Meredith Lee Price Meredith Lee Price

Personal Justice

This is an example of an excerpt that would appear somewhere I don’t understand

I've always been obsessed with justice. As a kid, this made me a bit insufferable (I had big "hall-monitor" energy). As an adult, it led me to law school and a career as a prosecutor and domestic violence attorney. The pursuit of justice became my professional calling, and I did this through the legal system. 

But it was a rare occasion in those systems for justice to be served. At least in the way I saw it. Courts are set up to administer the law - meaning, to apply their authority to the set of facts before them. Judges determine what's true by assessing credibility of witnesses and litigants, weigh the competing equities and interests, and make decisions about what to do. I saw violence survivors go to court with a great deal of trust, bearing their stories of violation and histories of abuse. They expected fairness in the legal process, but they sought something deeper too. They wanted recognition. They wanted the wrongness of what they'd survived to be seen and rectified in some way, by a power that felt larger than themselves. They wanted this outside authority to bring them into reconciliation and make them whole. 

Sometimes, this happened. A very few of my cases invoked a true deliverance of justice. But for the most part, courts offered a regulating kind of experience that at best mitigated some of the harm done. This isn't because courts are bad (though some are), but because they're limited by virtue of being a systemic endeavor. I came to see that justice delivered through the system doesn't speak to what most folks need. 

Justice requires two things: truth and meaning. These are big concepts, and no system can give them to us with the depth we can give them to ourselves. In my therapy work, I call this guiding notion the pursuit of personal justice. 
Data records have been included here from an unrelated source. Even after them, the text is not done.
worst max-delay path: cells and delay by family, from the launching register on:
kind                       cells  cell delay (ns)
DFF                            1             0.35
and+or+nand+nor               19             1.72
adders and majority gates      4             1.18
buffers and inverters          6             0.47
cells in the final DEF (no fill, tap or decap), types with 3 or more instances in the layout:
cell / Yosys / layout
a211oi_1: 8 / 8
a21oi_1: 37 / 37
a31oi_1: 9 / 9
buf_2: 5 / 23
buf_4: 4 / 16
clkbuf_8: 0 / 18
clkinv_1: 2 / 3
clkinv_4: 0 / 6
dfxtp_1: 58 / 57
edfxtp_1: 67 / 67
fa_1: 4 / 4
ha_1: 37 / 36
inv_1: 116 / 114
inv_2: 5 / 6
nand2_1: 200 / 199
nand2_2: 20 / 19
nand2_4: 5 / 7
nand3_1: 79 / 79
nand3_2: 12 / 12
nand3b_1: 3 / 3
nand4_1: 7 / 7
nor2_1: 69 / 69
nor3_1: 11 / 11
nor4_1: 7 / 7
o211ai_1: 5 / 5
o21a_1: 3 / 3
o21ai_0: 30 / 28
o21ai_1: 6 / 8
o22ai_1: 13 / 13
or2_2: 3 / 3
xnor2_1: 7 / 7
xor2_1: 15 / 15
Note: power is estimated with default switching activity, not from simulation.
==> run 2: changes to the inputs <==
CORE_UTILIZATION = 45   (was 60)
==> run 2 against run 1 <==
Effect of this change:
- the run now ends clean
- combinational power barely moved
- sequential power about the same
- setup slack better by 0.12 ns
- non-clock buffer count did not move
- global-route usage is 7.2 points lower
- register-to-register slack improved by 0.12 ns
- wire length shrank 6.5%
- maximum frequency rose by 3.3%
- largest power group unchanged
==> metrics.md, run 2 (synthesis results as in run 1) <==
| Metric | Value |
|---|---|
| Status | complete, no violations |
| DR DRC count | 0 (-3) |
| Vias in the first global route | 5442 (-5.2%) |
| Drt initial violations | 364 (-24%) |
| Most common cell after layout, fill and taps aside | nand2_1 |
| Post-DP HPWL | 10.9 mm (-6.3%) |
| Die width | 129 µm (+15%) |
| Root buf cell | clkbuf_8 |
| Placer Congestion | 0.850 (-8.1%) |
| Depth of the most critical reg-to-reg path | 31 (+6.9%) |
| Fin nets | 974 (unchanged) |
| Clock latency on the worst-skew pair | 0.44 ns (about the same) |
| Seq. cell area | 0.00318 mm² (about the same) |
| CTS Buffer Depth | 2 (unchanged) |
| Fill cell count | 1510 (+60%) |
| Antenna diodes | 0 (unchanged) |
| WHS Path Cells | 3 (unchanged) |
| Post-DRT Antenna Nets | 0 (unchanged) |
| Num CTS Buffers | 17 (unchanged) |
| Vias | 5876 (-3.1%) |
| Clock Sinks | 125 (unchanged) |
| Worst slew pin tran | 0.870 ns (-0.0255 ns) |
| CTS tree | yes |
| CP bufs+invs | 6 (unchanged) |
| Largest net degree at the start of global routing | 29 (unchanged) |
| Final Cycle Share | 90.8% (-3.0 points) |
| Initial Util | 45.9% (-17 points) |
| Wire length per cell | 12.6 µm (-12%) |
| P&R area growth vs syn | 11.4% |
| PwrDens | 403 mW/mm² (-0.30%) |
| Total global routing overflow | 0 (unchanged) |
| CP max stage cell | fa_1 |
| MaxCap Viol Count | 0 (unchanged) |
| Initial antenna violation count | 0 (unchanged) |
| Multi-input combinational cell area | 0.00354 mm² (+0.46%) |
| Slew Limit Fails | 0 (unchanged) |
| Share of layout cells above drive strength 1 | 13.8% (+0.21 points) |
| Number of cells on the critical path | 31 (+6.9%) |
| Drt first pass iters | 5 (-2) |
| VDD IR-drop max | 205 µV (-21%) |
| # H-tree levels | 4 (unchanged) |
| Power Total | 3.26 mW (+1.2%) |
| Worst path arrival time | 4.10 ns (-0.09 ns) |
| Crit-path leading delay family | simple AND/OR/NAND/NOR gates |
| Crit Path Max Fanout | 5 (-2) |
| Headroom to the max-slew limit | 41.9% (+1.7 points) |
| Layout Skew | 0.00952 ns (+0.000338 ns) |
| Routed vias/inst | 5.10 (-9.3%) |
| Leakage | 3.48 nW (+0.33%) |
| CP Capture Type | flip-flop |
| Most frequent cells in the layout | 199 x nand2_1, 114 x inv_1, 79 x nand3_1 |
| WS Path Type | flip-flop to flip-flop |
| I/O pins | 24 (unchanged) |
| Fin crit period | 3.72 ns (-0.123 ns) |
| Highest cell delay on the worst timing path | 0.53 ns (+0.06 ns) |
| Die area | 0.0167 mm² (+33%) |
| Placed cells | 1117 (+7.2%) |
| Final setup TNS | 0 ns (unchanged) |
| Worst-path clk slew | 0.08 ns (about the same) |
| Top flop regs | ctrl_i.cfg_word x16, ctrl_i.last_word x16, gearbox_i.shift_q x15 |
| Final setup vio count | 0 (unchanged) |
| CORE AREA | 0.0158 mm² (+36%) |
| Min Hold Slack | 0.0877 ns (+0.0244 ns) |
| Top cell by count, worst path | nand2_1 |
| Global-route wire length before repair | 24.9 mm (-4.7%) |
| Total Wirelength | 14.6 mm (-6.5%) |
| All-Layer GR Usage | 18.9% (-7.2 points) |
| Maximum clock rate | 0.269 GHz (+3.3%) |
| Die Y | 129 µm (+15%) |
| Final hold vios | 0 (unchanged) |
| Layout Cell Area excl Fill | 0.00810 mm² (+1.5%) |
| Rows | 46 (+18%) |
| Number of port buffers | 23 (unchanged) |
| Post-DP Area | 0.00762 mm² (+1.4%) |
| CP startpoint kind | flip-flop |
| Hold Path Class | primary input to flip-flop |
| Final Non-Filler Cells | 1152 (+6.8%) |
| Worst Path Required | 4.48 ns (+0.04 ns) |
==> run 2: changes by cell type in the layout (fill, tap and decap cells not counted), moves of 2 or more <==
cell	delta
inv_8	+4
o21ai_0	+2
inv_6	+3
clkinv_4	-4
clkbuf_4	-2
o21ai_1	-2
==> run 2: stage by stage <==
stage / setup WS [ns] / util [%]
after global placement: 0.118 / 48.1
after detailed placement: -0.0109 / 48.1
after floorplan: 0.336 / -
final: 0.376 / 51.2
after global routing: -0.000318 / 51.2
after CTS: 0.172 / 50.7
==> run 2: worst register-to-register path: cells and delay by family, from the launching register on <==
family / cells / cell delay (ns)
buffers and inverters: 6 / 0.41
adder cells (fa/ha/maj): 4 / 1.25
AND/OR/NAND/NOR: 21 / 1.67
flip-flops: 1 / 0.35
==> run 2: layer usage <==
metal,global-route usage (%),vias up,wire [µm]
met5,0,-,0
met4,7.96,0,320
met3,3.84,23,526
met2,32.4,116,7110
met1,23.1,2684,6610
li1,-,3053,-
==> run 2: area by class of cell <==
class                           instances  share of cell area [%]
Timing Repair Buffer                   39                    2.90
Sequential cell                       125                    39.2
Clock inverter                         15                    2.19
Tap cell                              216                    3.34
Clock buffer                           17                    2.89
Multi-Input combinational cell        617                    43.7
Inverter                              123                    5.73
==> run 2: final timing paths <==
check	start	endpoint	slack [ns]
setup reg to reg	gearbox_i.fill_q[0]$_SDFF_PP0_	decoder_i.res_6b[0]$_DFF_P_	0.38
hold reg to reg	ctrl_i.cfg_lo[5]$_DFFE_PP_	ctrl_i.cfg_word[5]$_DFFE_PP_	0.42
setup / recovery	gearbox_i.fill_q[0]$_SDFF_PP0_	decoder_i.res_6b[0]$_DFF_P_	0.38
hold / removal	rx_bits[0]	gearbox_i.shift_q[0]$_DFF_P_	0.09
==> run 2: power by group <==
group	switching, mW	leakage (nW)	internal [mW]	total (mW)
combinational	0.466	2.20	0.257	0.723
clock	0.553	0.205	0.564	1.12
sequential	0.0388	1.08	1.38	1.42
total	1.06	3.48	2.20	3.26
===== src/source/selftest_cmd.sv =====
`timescale 1ns/1ps

module selftest_cmd
(
  input  logic                    W_uclk,
  input  logic                    W_urst,
  input  selftest_pkg::st_e       state,
  input  selftest_pkg::test_cfg_t cfg,
  input  selftest_pkg::app_addr_t base_addr,
  input  logic                    app_rdy,
  input  logic                    app_wdf_rdy,
  input  logic                    fail,
  output selftest_pkg::app_req_t  app_req,
  output selftest_pkg::app_wdf_t  app_wdf,
  output logic                    pass_wr_done,
  output logic                    pass_rd_issued
);
  import selftest_pkg::*;

  logic       wr_phase;
  logic       rd_phase;
  logic       cmd_en;
  logic       wr_acc;
  logic       rd_acc;
  logic       last_cmd;
  burst_idx_t issue_cnt;   // commands accepted in this pass
  burst_idx_t wr_idx;      // burst index of the next write
  app_addr_t  wr_addr;
  app_addr_t  rd_addr;
  word_t      wr_word;

  assign wr_phase = (state == WRITE);
  assign rd_phase = (state == READ) && !fail;   // no new reads after a fail
  assign cmd_en   = (wr_phase || rd_phase) && (issue_cnt < burst_idx_t'(BURSTS_PER_PASS));
  assign wr_acc   = cmd_en && wr_phase && app_rdy && app_wdf_rdy;
  assign rd_acc   = cmd_en && rd_phase && app_rdy;
  assign last_cmd = (issue_cnt == burst_idx_t'(BURSTS_PER_PASS - 1));
  assign wr_word  = pattern_word(cfg.mode, cfg.data, wr_idx);

  // en, addr, cmd and data only move on acceptance
  assign app_req = '{
    en:   cmd_en,
    cmd:  (state == READ) ? CMD_READ : CMD_WRITE,
    addr: (state == READ) ? rd_addr : wr_addr
  };

  assign app_wdf = '{
    wren:    cmd_en && wr_phase,   // single beat per burst
    wdf_end: cmd_en && wr_phase,
    data:    {(APP_DATA_W / WORD_W){wr_word}}
  };

  always_ff @(posedge W_uclk)
  begin
    if (W_urst)
      issue_cnt <= '0;
    else if (state == START || state == WRITE_END || state == READ_END)
      issue_cnt <= '0;
    else if (wr_acc || rd_acc)
      issue_cnt <= issue_cnt + 1'b1;
  end

  always_ff @(posedge W_uclk)
  begin
    if (W_urst)
      wr_addr <= '0;
    else if (state == START)
      wr_addr <= base_addr;
    else if (wr_acc)
      wr_addr <= wr_addr + app_addr_t'(BURST_STEP);   // runs on across passes
  end

  always_ff @(posedge W_uclk)
  begin
    if (W_urst)
      rd_addr <= '0;
    else if (state == START)
      rd_addr <= base_addr;
    else if (rd_acc)
      rd_addr <= rd_addr + app_addr_t'(BURST_STEP);
  end

  always_ff @(posedge W_uclk)
  begin
    if (W_urst)
      wr_idx <= '0;
    else if (state == START)
      wr_idx <= '0;
    else if (wr_acc)
      wr_idx <= wr_idx + 1'b1;
  end

  always_ff @(posedge W_uclk)
  begin
    if (W_urst)
    begin
      pass_wr_done   <= 1'b0;
      pass_rd_issued <= 1'b0;
    end
    else
    begin
      pass_wr_done   <= wr_acc && last_cmd;
      pass_rd_issued <= rd_acc && last_cmd;
    end
  end

endmodule
**config.mk**
```make
export PLATFORM = sky130hd
export DESIGN_NAME = selftest_check
export DESIGN_NICKNAME = d
export VERILOG_FILES = /design/src/common/selftest_pkg.sv /design/src/source/selftest_check.sv
export SDC_FILE = /design/constraint.sdc
export NUM_CORES = 2
export LEC_CHECK = 0
export ABC_AREA = 1
export BUFFER_PORTS_ARGS = -buffer_cell sky130_fd_sc_hd__buf_2
export CORE_AREA = 10 10 656 658
export DETAILED_ROUTE_END_ITERATION = 8
export DIE_AREA = 0 0 666 668
export PLACE_DENSITY_LB_ADDON = 0.15
export SLEW_MARGIN = 40
export SYNTH_ARGS = -nofsm -noshare
export SYNTH_HDL_FRONTEND = slang
export SYNTH_SLANG_ARGS = --single-unit
```
**constraint.sdc**
```tcl
create_clock -name W_uclk -period 2.7 [get_ports W_uclk]
set_clock_uncertainty 0.05 [all_clocks]
set_input_delay 0.54 -clock W_uclk [delete_from_list [all_inputs] [get_ports W_uclk]]
set_output_delay 0.54 -clock W_uclk [all_outputs]
set_load 0.005 [all_outputs]
```
File: src/common/selftest_pkg.sv
package selftest_pkg;

  localparam int APP_ADDR_W      = 29;
  localparam int APP_DATA_W      = 512;
  localparam int WORD_W          = 16;
  localparam int LANE_NUM        = 4;    // 16-bit lanes per 64-bit group
  localparam int GROUP_W         = 64;
  localparam int BURST_STEP      = 8;    // address step per burst
  localparam int BURSTS_PER_PASS = 16;
  localparam int PASSES_WHOLE    = 4;
  localparam int TIME_W          = 32;

  localparam logic [2:0] CMD_WRITE = 3'd0;
  localparam logic [2:0] CMD_READ  = 3'd1;

  typedef logic [APP_ADDR_W-1:0] app_addr_t;
  typedef logic [APP_DATA_W-1:0] app_data_t;
  typedef logic [WORD_W-1:0]     word_t;
  typedef logic [LANE_NUM-1:0]   lane_map_t;   // bit j set, lane j failed
  typedef logic [TIME_W-1:0]     count_t;
  typedef logic [15:0]           burst_idx_t;

  typedef enum logic [1:0] {
    MODE_WHOLE_INC   = 2'd0,
    MODE_WHOLE_FIXED = 2'd1,
    MODE_PART_INC    = 2'd2,
    MODE_PART_FIXED  = 2'd3
  } test_mode_e;

  typedef enum logic [1:0] {
    STATUS_IDLE    = 2'd0,
    STATUS_TESTING = 2'd1,
    STATUS_PASS    = 2'd2,
    STATUS_FAIL    = 2'd3
  } test_status_e;

  typedef enum logic [2:0] {
    IDLE      = 3'd0,
    START     = 3'd1,
    WRITE     = 3'd2,
    WRITE_END = 3'd3,
    READ      = 3'd4,
    READ_END  = 3'd5,
    FINISH    = 3'd6
  } st_e;

  typedef struct packed {
    test_mode_e mode;
    word_t      data;         // fixed pattern word
    app_addr_t  start_addr;   // part mode only, multiple of 8
    app_addr_t  end_addr;
  } test_cfg_t;

  typedef struct packed {
    logic       en;
    logic [2:0] cmd;
    app_addr_t  addr;
  } app_req_t;

  typedef struct packed {
    logic      wren;
    logic      wdf_end;
    app_data_t data;
  } app_wdf_t;

  typedef struct packed {
    logic      rd_valid;
    app_data_t rd_data;
  } app_rsp_t;

  typedef struct packed {
    app_addr_t addr;
    app_data_t right_data;
    app_data_t fact_data;
  } fail_info_t;

  // word written to and expected from burst number idx of a run
  function automatic word_t pattern_word(input test_mode_e mode,
                                         input word_t      fixed_word,
                                         input burst_idx_t idx);
    word_t w;
    if (mode == MODE_WHOLE_INC || mode == MODE_PART_INC)
      w = idx[WORD_W-1:0];
    else
      w = fixed_word;
    return w;
  endfunction

endpackage
File: src/source/selftest_ctrl.sv
`timescale 1ns/1ps

module selftest_ctrl
(
  input  logic                       W_uclk,
  input  logic                       W_urst,
  input  logic                       test_en,
  input  selftest_pkg::test_cfg_t    cfg_in,
  input  logic                       init_done,
  input  logic                       pass_wr_done,
  input  logic                       pass_rd_done,
  input  logic                       fail,
  output selftest_pkg::st_e          state,
  output selftest_pkg::test_cfg_t    cfg,
  output selftest_pkg::app_addr_t    base_addr,
  output selftest_pkg::test_status_e test_status,
  output selftest_pkg::count_t       test_time,
  output selftest_pkg::count_t       finish_cnt
);
  import selftest_pkg::*;

  st_e        nxt_state;
  logic       test_en_d1;
  logic       en_rise;
  logic       start_ok;
  logic       part_mode;
  logic       run_done;
  logic       finish_pend;   // run ended clean, keeps PASS in idle
  burst_idx_t pass_cnt;
  app_addr_t  pass_end_addr;

  assign en_rise   = test_en && !test_en_d1;
  assign part_mode = (cfg.mode == MODE_PART_INC) || (cfg.mode == MODE_PART_FIXED);
  assign base_addr = part_mode ? cfg.start_addr : '0;   // cfg frozen outside idle

  // a failed run needs a fresh enable edge
  assign start_ok = init_done && (fail ? en_rise : test_en);

  assign pass_end_addr = base_addr
                       + app_addr_t'(pass_cnt) * app_addr_t'(BURSTS_PER_PASS * BURST_STEP);
  assign run_done = part_mode ? (pass_end_addr >= cfg.end_addr)
                              : (pass_cnt >= burst_idx_t'(PASSES_WHOLE));

  always_ff @(posedge W_uclk)
  begin
    if (W_urst)
      state <= IDLE;
    else
      state <= nxt_state;
  end

  always_comb
  begin
    nxt_state = state;
    case (state)
      IDLE:
      begin
        if (start_ok)
          nxt_state = START;
      end
      START:
        nxt_state = WRITE;
      WRITE:
      begin
        if (pass_wr_done)
          nxt_state = WRITE_END;
      end
      WRITE_END:
        nxt_state = READ;
      READ:
      begin
        if (fail)
          nxt_state = FINISH;   // stop on first fail
        else if (pass_rd_done)
          nxt_state = READ_END;
      end
      READ_END:
        nxt_state = run_done ? FINISH : WRITE;
      default:
        nxt_state = IDLE;
    endcase
  end

  always_ff @(posedge W_uclk)
  begin
    if (state == IDLE)
      cfg <= cfg_in;
  end

  always_ff @(posedge W_uclk)
  begin
    if (W_urst)
      test_en_d1 <= 1'b0;
    else
      test_en_d1 <= test_en;
  end

  always_ff @(posedge W_uclk)
  begin
    if (W_urst)
      pass_cnt <= '0;
    else if (state == START)
      pass_cnt <= '0;
    else if (state == WRITE_END)
      pass_cnt <= pass_cnt + 1'b1;   // passes written so far
  end

  always_ff @(posedge W_uclk)
  begin
    if (W_urst)
      finish_pend <= 1'b0;
    else if (state == START)
      finish_pend <= 1'b0;
    else if (state == READ_END && run_done)
      finish_pend <= 1'b1;
  end

  always_ff @(posedge W_uclk)
  begin
    if (W_urst)
      test_status <= STATUS_IDLE;
    else
    begin
      case (state)
        IDLE:
        begin
          if (!finish_pend && !fail)
            test_status <= STATUS_IDLE;
        end
        FINISH:
          test_status <= fail ? STATUS_FAIL : STATUS_PASS;
        default:
          test_status <= STATUS_TESTING;
      endcase
    end
  end

  always_ff @(posedge W_uclk)
  begin
    if (W_urst)
      test_time <= '0;
    else if (test_status == STATUS_IDLE)
      test_time <= '0;
    else if (test_status == STATUS_TESTING)
      test_time <= test_time + 1'b1;   // held once pass/fail
  end

  always_ff @(posedge W_uclk)
  begin
    if (W_urst)
      finish_cnt <= '0;
    else if (!test_en)
      finish_cnt <= '0;
    else if (state == FINISH)
      finish_cnt <= finish_cnt + 1'b1;
  end

endmodule

File: config.mk
export PLATFORM = sky130hd
export DESIGN_NAME = selftest_ctrl
export DESIGN_NICKNAME = d
export VERILOG_FILES = /design/src/common/selftest_pkg.sv /design/src/source/selftest_ctrl.sv
export SDC_FILE = /design/constraint.sdc
export NUM_CORES = 1
export LEC_CHECK = 0
export ABC_AREA = 1
export BUFFER_PORTS_ARGS = -buffer_cell sky130_fd_sc_hd__clkbuf_2
export CORE_MARGIN = 3
export CORE_UTILIZATION = 45
export DETAILED_ROUTE_END_ITERATION = 8
export GPL_ROUTABILITY_DRIVEN = 0
export PLACE_DENSITY = 0.7
export SLEW_MARGIN = 20
export SYNTH_ARGS = -nofsm -noshare
export SYNTH_HDL_FRONTEND = slang
export SYNTH_SLANG_ARGS = --single-unit
export TNS_END_PERCENT = 5
File: constraint.sdc
create_clock -name W_uclk -period 17.33 [get_ports W_uclk]
set_input_delay 0 -clock W_uclk [delete_from_list [all_inputs] [get_ports W_uclk]]
set_output_delay 0 -clock W_uclk [all_outputs]
set_load 0.02 [all_outputs]
### After elaboration in Yosys (flattened, before gate mapping)

Cells that the tools add are included.

* register bits after elaboration: 163

* $add $sub $neg: 4
* magnitude comparators: 2
* equal/unequal tests: 13
* multiplexer cells: 12
* bitwise operators: 1
* reduce and logical (&&, ||, !) cells: 14

Operator list (number)
* adder 32 x 1 -> 32 bit (second input constant): 2
* adder 29 x 23 -> 29 bit: 1
* greater-or-equal comparator 29 bit: 1
* two-way mux 29 bit: 1
* one-hot mux 3 bit (6 select lines): 1
* adder 16 x 1 -> 16 bit (second input constant): 1
* greater-or-equal comparator 16 x 3 -> 1 bit (second input constant): 1
* two-way mux 3 bit: 5
* equality test 3 bit (second input constant): 3
* equality test 3 x 2 -> 1 bit (second input constant): 2
* OR reduction 2 bit: 3
* equality test 2 bit (second input constant): 2
* logical AND 1 bit: 4
* != test 2 bit (second input constant): 2
* one-hot mux 2 bit (2 select lines): 1
* equality test 3 x 1 -> 1 bit (second input constant): 1
* logical NOT 1 bit: 3
* logical NOT 3 bit: 1
* two-way mux 1 bit: 3
* != test 3 bit (second input constant): 1
* AND reduction 3 bit: 1
* equality test 2 x 1 -> 1 bit (second input constant): 1
* logical NOT 2 bit: 1
* two-way mux 2 bit: 1
* 3 further kinds: 3

### Longest topological paths before layout

Gate-level depths: netlist (run 1).

* depth after elaboration: 8
* depth in mapped cells: 24
* mapped depth without buffers: 22

### Least setup slack after synthesis (run 1)

Ideal clock, no wire load.

* path kind: register to register
* from: register state[1]
* to: register state[0]
* setup time: 118 ps
* data arrival time: 6653 ps
* slack: 10560 ps
* stages on the path, launching flop included: 6
* buffers on the path: 0
* period minus slack after synthesis: 6770 ps
* path through: dfxtp_1 > nor3_1 > inv_1 > a31oi_1 > nor2_1 > o2111a_1

* word-level cells in the longest chain between the ends: 3
* elaborated cells on any way between the ends: 11

RTL lines
* from (decl): line selftest_ctrl.sv:13 `output selftest_pkg::st_e state,`
* from (signal assigned): line selftest_ctrl.sv:49 `state <= nxt_state;`
* equality test 3 bit, or another cell as far along: line selftest_ctrl.sv:55 `case (state)`
* != test 3 bit (no source line) / != test 2 bit (equally long branches)
* AND reduction 3 bit (no source line)

Parallel ways exist; a longest one is shown, timed or not.
A chain may end at the register's enable or synchronous reset.

### Final worst setup path (run 1)

* from: register cfg[75] in the netlist's numbering
* to: register finish_pend

* word-level cells in the longest chain between the ends: 7
* elaborated cells on any way between the ends: 8

RTL lines
* from (decl): line selftest_ctrl.sv:14 `output selftest_pkg::test_cfg_t cfg,`
* from (signal assigned): line selftest_ctrl.sv:87 `cfg <= cfg_in;`
* equality test 2 bit: line selftest_ctrl.sv:33 `assign part_mode = (cfg.mode == MODE_PART_INC) || (cfg.mode == MODE_PART_FIXED);`
* logical OR 1 bit (*): line selftest_ctrl.sv:33
* two-way mux 29 bit: line selftest_ctrl.sv:34 `assign base_addr = part_mode ? cfg.start_addr : '0;`
* adder 29 x 23 -> 29 bit: line selftest_ctrl.sv:40 `+ app_addr_t'(pass_cnt) * app_addr_t'(BURSTS_PER_PASS * BURST_STEP);`
* greater-or-equal comparator 29 bit: line selftest_ctrl.sv:41 `assign run_done = part_mode ? (pass_end_addr >= cfg.end_addr)`
* two-way mux 1 bit (*): line selftest_ctrl.sv:41
* logical AND 1 bit (*): line selftest_ctrl.sv:114 `else if (state == READ_END && run_done)`
* to (signal assigned): line selftest_ctrl.sv:111 `finish_pend <= 1'b0;`
* to (signal assigned): line selftest_ctrl.sv:113 `finish_pend <= 1'b0;`
* to (signal assigned): line selftest_ctrl.sv:115 `finish_pend <= 1'b1;`
* to (decl): line selftest_ctrl.sv:28 `logic finish_pend;`

Every way passes the cells marked *; elsewhere a longest branch is shown, timed or not.

==> results of run 1 <==
==> layout make-up <==
class	count	area (um2)	share of cell area
Clock buffer	23	500	0.0423
Timing Repair Buffer	338	2100	0.177
Multi-Input combinational cell	762	4180	0.354
Tap cell	260	325	0.0275
Clock inverter	9	67.6	0.00571
Sequential cell	163	4020	0.340
Inverter	168	631	0.0533
==> registers in the layout, indices dropped and copies added (netlist names) <==
signal       count
test_time       32
test_en_d1       1
test_status      2
pass_cnt        16
state            3
cfg             76
finish_pend      1
finish_cnt      32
Personal justice is intimate. It's a long term process of repairing yourself by acknowledging what's harmful and working to heal it. This requires a depth of understanding that comes from taking a rigorous inventory of what's happened in your life, and figuring out what it means. We get to decide what's true for us. We get to make meaning of it. 

This isn't all about blame. To realize the true impact of what's harmed us, we have to learn how we've internalized it and made it a part of how we move through life. The idea of repetition compulsion is vital here. Repetition compulsion is the psychological concept that holds we unconsciously recreate painful situations from our past in some underground attempt by our psyche to conquer them. Being accountable for what we choose and how we act, and taking responsibility for being the only one who can change those things, is the ultimate reclamation. 

For me, personal justice means writing, therapy, and connection. The writing process helps me refine my thoughts and discern significance. Through writing about my experiences, I decide what's important enough to be said, and explain why. In my personal therapy sessions, I get to work through painful experiences - some of my own creation, and some that were inflicted on me. Both of these realms bring me into connection with both myself and others. 

There are things in my life I'll always be working on. There are other things that I've managed to heal. Personal justice is not an easy pursuit. 

It's about finding a reconciled state within yourself.